Better to know something than nothing

rsarson@blueyonder.co.uk

07 Mar 10 18:03

Thank you for the comments on my plea for even-handedness. As a simple and aged patient, I am afraid I do not understand some of these responses made by Insiders about the reliability of Allergy entries in SCRs.

I trust my GP and the many doctors who have treated me recently in hospitals (not far from where Paul Cundy practises) to record my allergies and medications accurately. When asked by a doctor I have not previously met about the many medications I am on, I sometimes forget some of them. The SCR will be more accurate.

Maybe I am being naive, but surely some back-history is better than no information at all. Otherwise, a doctor is flying from the seat of his pants.

I read about the 4000 lives patients killed each year by "inappropriate treatments", and have a gut feeling that SCRs with details of allergies and medication could be one of the ways to reduce this death toll. Surely it is worth a try. Again, I may be being hopelessly naive.


9

ah ... allergy recording ...

09 Mar 10 00:03

Allergy infrormation collected by healthcare professionals is in my experience extremely patchy (no pun intended) in the real-life NHS.

Favourite recent one (yes - true, and one of many!). Patient was asked on admission to hospital if he had any allergies. "Soap and water!" he replied jokingly.

This was duly recorded in huge red capital letters on the front of his notes, and solemnly intoned in theatre during the Darzi Surgical Pause.

So, sorry - but I will continue to take an allergy history from all my patients: sorry for the "duplication" but at least you are getting "better care" than if I relied on the records. And anybody who is unfortunate enough to have a truly life-threatening allergy I would encourage to wear a medicalert bracelet or necklace.


10

ah...allergy recording

rsarson@blueyonder.co.uk

09 Mar 10 12:03

Perhaps the discipline of knowing that it is important that allergy recording on SCRs should be accurate will make professional clinicians become less "patchy" about filling in their patients' records. So, there could be a beneficial unintended consequence of SCRs; more accuracy - and less sloppiness - will raise the game of clinicians, and make it less likely that I will become one of the 4000 unlucky patients to suffer from inappropriate treatments.

The last responder is of course right to chose between what is on the record and what the patient says, if he has doubts about what is on the record. What if the patient is unconscious? Isn't it then better to follow the record than just spin a coin?

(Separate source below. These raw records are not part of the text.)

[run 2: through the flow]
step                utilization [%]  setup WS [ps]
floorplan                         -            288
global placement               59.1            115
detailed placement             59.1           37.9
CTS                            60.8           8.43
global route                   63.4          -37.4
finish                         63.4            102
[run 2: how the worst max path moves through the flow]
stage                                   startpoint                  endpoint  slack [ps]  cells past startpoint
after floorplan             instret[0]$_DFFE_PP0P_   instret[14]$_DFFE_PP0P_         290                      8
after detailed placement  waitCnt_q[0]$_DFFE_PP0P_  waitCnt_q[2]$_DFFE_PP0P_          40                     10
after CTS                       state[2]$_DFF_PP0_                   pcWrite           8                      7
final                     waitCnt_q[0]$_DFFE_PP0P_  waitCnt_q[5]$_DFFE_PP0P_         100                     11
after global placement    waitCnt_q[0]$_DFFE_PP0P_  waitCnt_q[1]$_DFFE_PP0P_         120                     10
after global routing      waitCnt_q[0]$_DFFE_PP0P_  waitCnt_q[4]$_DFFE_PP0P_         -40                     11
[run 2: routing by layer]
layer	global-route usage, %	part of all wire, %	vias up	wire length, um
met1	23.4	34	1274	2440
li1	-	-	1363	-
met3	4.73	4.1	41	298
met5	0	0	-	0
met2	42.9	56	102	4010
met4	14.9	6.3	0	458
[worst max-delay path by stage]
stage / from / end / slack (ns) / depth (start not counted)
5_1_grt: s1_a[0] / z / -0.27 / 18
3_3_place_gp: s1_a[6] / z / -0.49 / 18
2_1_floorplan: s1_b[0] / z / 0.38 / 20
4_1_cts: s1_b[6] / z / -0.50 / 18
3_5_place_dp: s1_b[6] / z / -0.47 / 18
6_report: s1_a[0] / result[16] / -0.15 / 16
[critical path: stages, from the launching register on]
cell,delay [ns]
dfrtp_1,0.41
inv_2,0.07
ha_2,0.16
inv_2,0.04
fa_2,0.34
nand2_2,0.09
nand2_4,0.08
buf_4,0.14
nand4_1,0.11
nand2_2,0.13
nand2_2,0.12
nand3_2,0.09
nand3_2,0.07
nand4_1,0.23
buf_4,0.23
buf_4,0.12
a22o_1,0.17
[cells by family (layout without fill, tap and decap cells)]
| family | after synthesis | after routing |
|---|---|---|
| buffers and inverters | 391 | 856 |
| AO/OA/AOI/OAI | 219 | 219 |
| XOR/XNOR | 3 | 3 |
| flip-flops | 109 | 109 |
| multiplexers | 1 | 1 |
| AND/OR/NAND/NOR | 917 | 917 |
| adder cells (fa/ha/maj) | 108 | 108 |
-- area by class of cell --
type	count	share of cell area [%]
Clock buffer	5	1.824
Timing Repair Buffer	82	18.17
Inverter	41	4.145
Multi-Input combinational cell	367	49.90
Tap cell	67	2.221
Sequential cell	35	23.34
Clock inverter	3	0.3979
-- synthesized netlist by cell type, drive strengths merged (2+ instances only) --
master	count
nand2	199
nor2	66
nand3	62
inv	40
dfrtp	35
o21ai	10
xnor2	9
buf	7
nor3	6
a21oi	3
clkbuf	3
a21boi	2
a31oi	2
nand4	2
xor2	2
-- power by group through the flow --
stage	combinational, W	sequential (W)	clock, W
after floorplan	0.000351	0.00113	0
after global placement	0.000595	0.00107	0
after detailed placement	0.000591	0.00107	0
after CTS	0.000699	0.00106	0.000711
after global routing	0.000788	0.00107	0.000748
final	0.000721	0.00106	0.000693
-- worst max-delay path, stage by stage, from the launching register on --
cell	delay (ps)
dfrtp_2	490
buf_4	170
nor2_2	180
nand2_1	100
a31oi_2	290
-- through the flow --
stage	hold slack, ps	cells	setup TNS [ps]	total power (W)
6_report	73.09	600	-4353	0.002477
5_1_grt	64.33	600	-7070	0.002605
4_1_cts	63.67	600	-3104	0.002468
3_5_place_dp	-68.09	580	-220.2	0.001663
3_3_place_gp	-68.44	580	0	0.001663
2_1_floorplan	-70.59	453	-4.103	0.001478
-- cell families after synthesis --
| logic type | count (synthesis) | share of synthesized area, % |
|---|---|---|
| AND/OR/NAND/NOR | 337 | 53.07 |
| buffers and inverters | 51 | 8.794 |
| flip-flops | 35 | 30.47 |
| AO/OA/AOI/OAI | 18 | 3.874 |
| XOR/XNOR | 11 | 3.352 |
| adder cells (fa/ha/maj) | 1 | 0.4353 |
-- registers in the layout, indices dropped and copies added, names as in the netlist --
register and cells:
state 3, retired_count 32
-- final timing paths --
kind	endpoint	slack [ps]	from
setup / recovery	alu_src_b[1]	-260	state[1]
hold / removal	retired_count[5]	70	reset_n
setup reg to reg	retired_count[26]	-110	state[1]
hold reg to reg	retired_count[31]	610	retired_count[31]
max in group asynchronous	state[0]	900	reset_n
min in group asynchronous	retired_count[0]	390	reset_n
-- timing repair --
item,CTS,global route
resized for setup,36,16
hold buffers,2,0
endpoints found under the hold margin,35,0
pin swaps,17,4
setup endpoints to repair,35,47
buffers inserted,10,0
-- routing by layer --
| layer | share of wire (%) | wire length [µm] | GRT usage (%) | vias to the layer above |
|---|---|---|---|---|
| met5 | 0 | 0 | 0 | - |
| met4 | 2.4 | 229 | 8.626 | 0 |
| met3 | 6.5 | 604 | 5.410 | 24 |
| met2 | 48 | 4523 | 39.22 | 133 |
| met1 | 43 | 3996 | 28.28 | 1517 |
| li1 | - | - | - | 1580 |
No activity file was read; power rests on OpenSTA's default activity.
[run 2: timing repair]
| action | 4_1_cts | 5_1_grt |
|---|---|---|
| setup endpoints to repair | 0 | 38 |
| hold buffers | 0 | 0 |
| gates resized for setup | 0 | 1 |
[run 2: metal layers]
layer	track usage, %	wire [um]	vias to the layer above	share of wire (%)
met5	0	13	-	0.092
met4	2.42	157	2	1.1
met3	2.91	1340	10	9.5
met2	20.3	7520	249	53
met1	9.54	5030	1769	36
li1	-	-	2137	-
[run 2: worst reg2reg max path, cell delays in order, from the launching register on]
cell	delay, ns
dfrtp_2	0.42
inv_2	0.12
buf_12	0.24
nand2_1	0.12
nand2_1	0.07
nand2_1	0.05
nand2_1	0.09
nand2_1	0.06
<file path="src/rtl/rm_lane_sched.sv">
// rm_lane_sched: time-slices one shared lane between NUM_REQ event sources.
//
// state | meaning
// ------+------------------------------------------------------------
// IDLE  | no owner; next owner chosen round-robin starting at rr_ptr
// LRST  | one-cycle lane reset pulse before the new owner drives it
// RUN   | owner's event vector forwarded to the lane; cnt is the slice count
// DRAIN | lane quiet for MON_LAT cycles so late monitor hits reach the owner
//
// Ports:
//   clk_i, rst_ni          clock, synchronous active-low reset
//   req_i, req_vector_i    per-source request and packed event vectors
//   gnt_o                  one-hot grant (RUN only)
//   lane_vector_o          registered copy of the owner's event vector
//   lane_reset_o           active-high lane reset
//   monitor_i              lane rule-violation bits
//   viol_valid_o/ready_i   violation record handshake
//   viol_id_o, viol_rules_o  owner and captured monitor bits
//   viol_ovf_o             sticky: a violation was dropped
module rm_lane_sched #(
  parameter int NUM_REQ    = 4,
  parameter int NUM_EVENTS = 6,
  parameter int NUM_RULES  = 10,
  parameter int SLICE_LEN  = 16,
  parameter int MON_LAT    = 2
) (
  input  logic                            clk_i,
  input  logic                            rst_ni,
  input  logic [NUM_REQ-1:0]              req_i,
  input  logic [NUM_REQ*NUM_EVENTS-1:0]   req_vector_i,
  output logic [NUM_REQ-1:0]              gnt_o,
  output logic [NUM_EVENTS-1:0]           lane_vector_o,
  output logic                            lane_reset_o,
  input  logic [NUM_RULES-1:0]            monitor_i,
  output logic                            viol_valid_o,
  input  logic                            viol_ready_i,
  output logic [$clog2(NUM_REQ)-1:0]      viol_id_o,
  output logic [NUM_RULES-1:0]            viol_rules_o,
  output logic                            viol_ovf_o
);

  localparam int ID_W  = $clog2(NUM_REQ);
  localparam int CNT_W = $clog2(SLICE_LEN);
  localparam int DRN_W = (MON_LAT > 1) ? $clog2(MON_LAT) : 1;

  typedef enum logic [1:0] {S_IDLE, S_LRST, S_RUN, S_DRAIN} state_t;

  state_t                 state_q, state_d;
  logic [ID_W-1:0]        owner_q, owner_d;
  logic [ID_W-1:0]        rr_ptr_q, rr_ptr_d;
  logic [CNT_W-1:0]       cnt_q, cnt_d;
  logic [DRN_W-1:0]       drn_q, drn_d;
  logic [NUM_REQ-1:0]     gnt_d;
  logic [NUM_EVENTS-1:0]  vec_d;
  logic                   lrst_d;

  // Round-robin pick: rotate requests so rr_ptr sits at bit 0, take the
  // lowest set bit, then rotate the offset back.
  logic [2*NUM_REQ-1:0]   req_dbl;
  logic [NUM_REQ-1:0]     req_rot;
  logic [ID_W-1:0]        pick_off;
  logic                   pick_vld;
  logic [ID_W:0]          pick_sum;
  logic [ID_W-1:0]        pick;

  assign req_dbl  = {req_i, req_i};
  assign req_rot  = req_dbl[rr_ptr_q +: NUM_REQ];

  always_comb begin
    pick_off = '0;
    pick_vld = 1'b0;
    for (int i = NUM_REQ - 1; i >= 0; i--) begin
      if (req_rot[i]) begin
        pick_off = ID_W'(i);
        pick_vld = 1'b1;
      end
    end
  end

  assign pick_sum = {1'b0, rr_ptr_q} + {1'b0, pick_off};
  assign pick     = ID_W'((pick_sum >= (ID_W+1)'(NUM_REQ)) ?
                          (pick_sum - (ID_W+1)'(NUM_REQ)) : pick_sum);

  logic [NUM_REQ-1:0]     own_oh;
  logic                   others_req;
  logic [NUM_EVENTS-1:0]  own_vec;
  logic                   slice_end;
  logic                   viol;

  assign own_oh     = NUM_REQ'(1) << owner_q;
  assign others_req = |(req_i & ~own_oh);
  assign own_vec    = req_vector_i[owner_q*NUM_EVENTS +: NUM_EVENTS];
  assign slice_end  = (cnt_q == CNT_W'(SLICE_LEN - 1));
  assign viol       = ((state_q == S_RUN) || (state_q == S_DRAIN)) && (|monitor_i);

  always_comb begin
    state_d  = state_q;
    owner_d  = owner_q;
    rr_ptr_d = rr_ptr_q;
    cnt_d    = cnt_q;
    drn_d    = drn_q;
    gnt_d    = '0;
    vec_d    = '0;
    lrst_d   = 1'b0;
    case (state_q)
      S_IDLE: begin
        if (pick_vld) begin
          owner_d = pick;
          state_d = S_LRST;
          lrst_d  = 1'b1;
        end
      end
      S_LRST: begin
        state_d = S_RUN;
        cnt_d   = '0;
        gnt_d   = own_oh;
        vec_d   = own_vec;
      end
      S_RUN: begin
        if (!req_i[owner_q] || (slice_end && others_req)) begin
          state_d = S_DRAIN;
          drn_d   = DRN_W'(MON_LAT - 1);
        end else begin
          // A lone owner keeps the lane; the slice count just wraps.
          cnt_d = slice_end ? '0 : cnt_q + 1'b1;
          gnt_d = own_oh;
          vec_d = own_vec;
        end
      end
      S_DRAIN: begin
        if (drn_q == '0) begin
          state_d  = S_IDLE;
          rr_ptr_d = (owner_q == ID_W'(NUM_REQ - 1)) ? '0 : owner_q + 1'b1;
        end else begin
          drn_d = drn_q - 1'b1;
        end
      end
      default: state_d = S_IDLE;
    endcase
  end

  always_ff @(posedge clk_i) begin
    if (!rst_ni) begin
      state_q       <= S_IDLE;
      owner_q       <= '0;
      rr_ptr_q      <= '0;
      cnt_q         <= '0;
      drn_q         <= '0;
      gnt_o         <= '0;
      lane_vector_o <= '0;
      lane_reset_o  <= 1'b1;
      viol_valid_o  <= 1'b0;
      viol_id_o     <= '0;
      viol_rules_o  <= '0;
      viol_ovf_o    <= 1'b0;
    end else begin
      state_q       <= state_d;
      owner_q       <= owner_d;
      rr_ptr_q      <= rr_ptr_d;
      cnt_q         <= cnt_d;
      drn_q         <= drn_d;
      gnt_o         <= gnt_d;
      lane_vector_o <= vec_d;
      lane_reset_o  <= lrst_d;
      if (viol) begin
        if (!viol_valid_o || viol_ready_i) begin
          viol_valid_o <= 1'b1;
          viol_id_o    <= owner_q;
          viol_rules_o <= monitor_i;
        end else begin
          viol_ovf_o   <= 1'b1;
        end
      end else if (viol_valid_o && viol_ready_i) begin
        viol_valid_o <= 1'b0;
      end
    end
  end

endmodule

</file>
<file path="config.mk">
export PLATFORM = sky130hd
export DESIGN_NAME = rm_lane_sched
export DESIGN_NICKNAME = d
export VERILOG_FILES = /design/src/rtl/rm_lane_sched.sv
export SDC_FILE = /design/constraint.sdc
export NUM_CORES = 1
export LEC_CHECK = 0
export ABC_AREA = 1
export BUFFER_PORTS_ARGS = -buffer_cell sky130_fd_sc_hd__buf_2
export CAP_MARGIN = 20
export CELL_PAD_IN_SITES_DETAIL_PLACEMENT = 1
export CELL_PAD_IN_SITES_GLOBAL_PLACEMENT = 1
export CORE_MARGIN = 5
export CORE_UTILIZATION = 39
export CTS_BUF_LIST = sky130_fd_sc_hd__clkbuf_2
export DETAILED_ROUTE_END_ITERATION = 10
export PLACE_DENSITY_LB_ADDON = 0.3
export SETUP_SLACK_MARGIN = 0.15
export SYNTH_ARGS = -nofsm -noshare
export SYNTH_HDL_FRONTEND = slang
export SYNTH_SLANG_ARGS = --single-unit
</file>
<file path="constraint.sdc">
create_clock -name clk_i -period 5.4 [get_ports clk_i]
set_input_delay 0.54 -clock clk_i [delete_from_list [all_inputs] [get_ports clk_i]]
set_output_delay 0.54 -clock clk_i [all_outputs]
set_load 0.01 [all_outputs]
</file>
--- src/rtl/hit_rate_monitor.sv ---
// hit_rate_monitor: multi-channel windowed hit counter with latched rate, saturation, alarm and partial flags
//  i_clk, i_rst      clock, synchronous active-high reset
//  i_en              1 counts and times windows, 0 freezes everything and marks the window partial
//  i_hit             per-channel single-cycle hit strobes
//  i_sec_pulse       window-end strobe (WIN_MODE=0 only)
//  i_thresh          alarm threshold, sampled at window end
//  o_live            running counts, channel k at [k*CNT_W +: CNT_W]
//  o_rate            counts latched at the last window end
//  o_rate_valid      one-cycle pulse when the latched bank updates
//  o_sat, o_alarm    per-channel saturation and threshold flags of the last window
//  o_partial         last window was not fully enabled
//  o_win_idx         completed-window counter
module hit_rate_monitor #(
    parameter int NUM_CH     = 4,
    parameter int CNT_W      = 14,
    parameter int WIN_MODE   = 0,
    parameter int WIN_CYCLES = 100000000
) (
    input  logic                    i_clk,
    input  logic                    i_rst,
    input  logic                    i_en,
    input  logic [NUM_CH-1:0]       i_hit,
    input  logic                    i_sec_pulse,
    input  logic [CNT_W-1:0]        i_thresh,
    output logic [NUM_CH*CNT_W-1:0] o_live,
    output logic [NUM_CH*CNT_W-1:0] o_rate,
    output logic                    o_rate_valid,
    output logic [NUM_CH-1:0]       o_sat,
    output logic [NUM_CH-1:0]       o_alarm,
    output logic                    o_partial,
    output logic [15:0]             o_win_idx
);
    localparam int TW = WIN_CYCLES > 2 ? $clog2(WIN_CYCLES) : 1;
    logic [TW-1:0]                   timer;
    logic [NUM_CH-1:0][CNT_W-1:0]    live;
    logic [NUM_CH-1:0][CNT_W-1:0]    rate;
    logic [NUM_CH-1:0]               sat_acc;
    logic                            partial_flag;
    logic                            evt;
    assign evt    = i_en & (WIN_MODE != 0 ? timer == TW'(WIN_CYCLES - 1) : i_sec_pulse);
    assign o_live = live;
    assign o_rate = rate;
    always_ff @(posedge i_clk) begin
        if (i_rst) begin
            timer        <= '0;
            live         <= '0;
            rate         <= '0;
            sat_acc      <= '0;
            partial_flag <= 1'b1;
            o_rate_valid <= 1'b0;
            o_sat        <= '0;
            o_alarm      <= '0;
            o_partial    <= 1'b0;
            o_win_idx    <= '0;
        end else begin
            o_rate_valid <= evt;
            if (!i_en) begin
                partial_flag <= 1'b1;
            end else if (evt) begin
                timer        <= '0;
                rate         <= live;
                o_sat        <= sat_acc;
                sat_acc      <= '0;
                o_partial    <= partial_flag;
                partial_flag <= 1'b0;
                o_win_idx    <= o_win_idx + 16'd1;
                // a hit coincident with the window end opens the next window
                for (int k = 0; k < NUM_CH; k++) begin
                    live[k]    <= CNT_W'(i_hit[k]);
                    o_alarm[k] <= live[k] >= i_thresh;
                end
            end else begin
                timer <= timer + TW'(1);
                for (int k = 0; k < NUM_CH; k++) begin
                    if (i_hit[k]) begin
                        if (&live[k]) sat_acc[k] <= 1'b1;
                        else live[k] <= live[k] + CNT_W'(1);
                    end
                end
            end
        end
    end
endmodule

I should add to my previous posting that if I had AIDS or if I were a celebrity on whose medical record the Press might feast, I would probably opt out. But I would not need an opt-out form to do it. Patients, particularly ones who have something nasty in the woodshed, are not stupid.


11

Consent/Opt out and medical record databases

10 Mar 10 11:03

Could the previous GP writers confirm what consent/opt out programme they used for their patients when they transfered their medical records onto a single database on a single server in their Practice. Furthermore (assuming some of the writers now use hosted clinical systems) when did their Patient Information Programmes take place for their patient to opt in/out of their records being held off site in server farms/enterprise servers, managed by clinical system suppliers - TPP, INPS, EMIS etc.

Strange how when someone has a dislike of something, or is told they are required to do something they don't want to do, hypocrisy creeps in!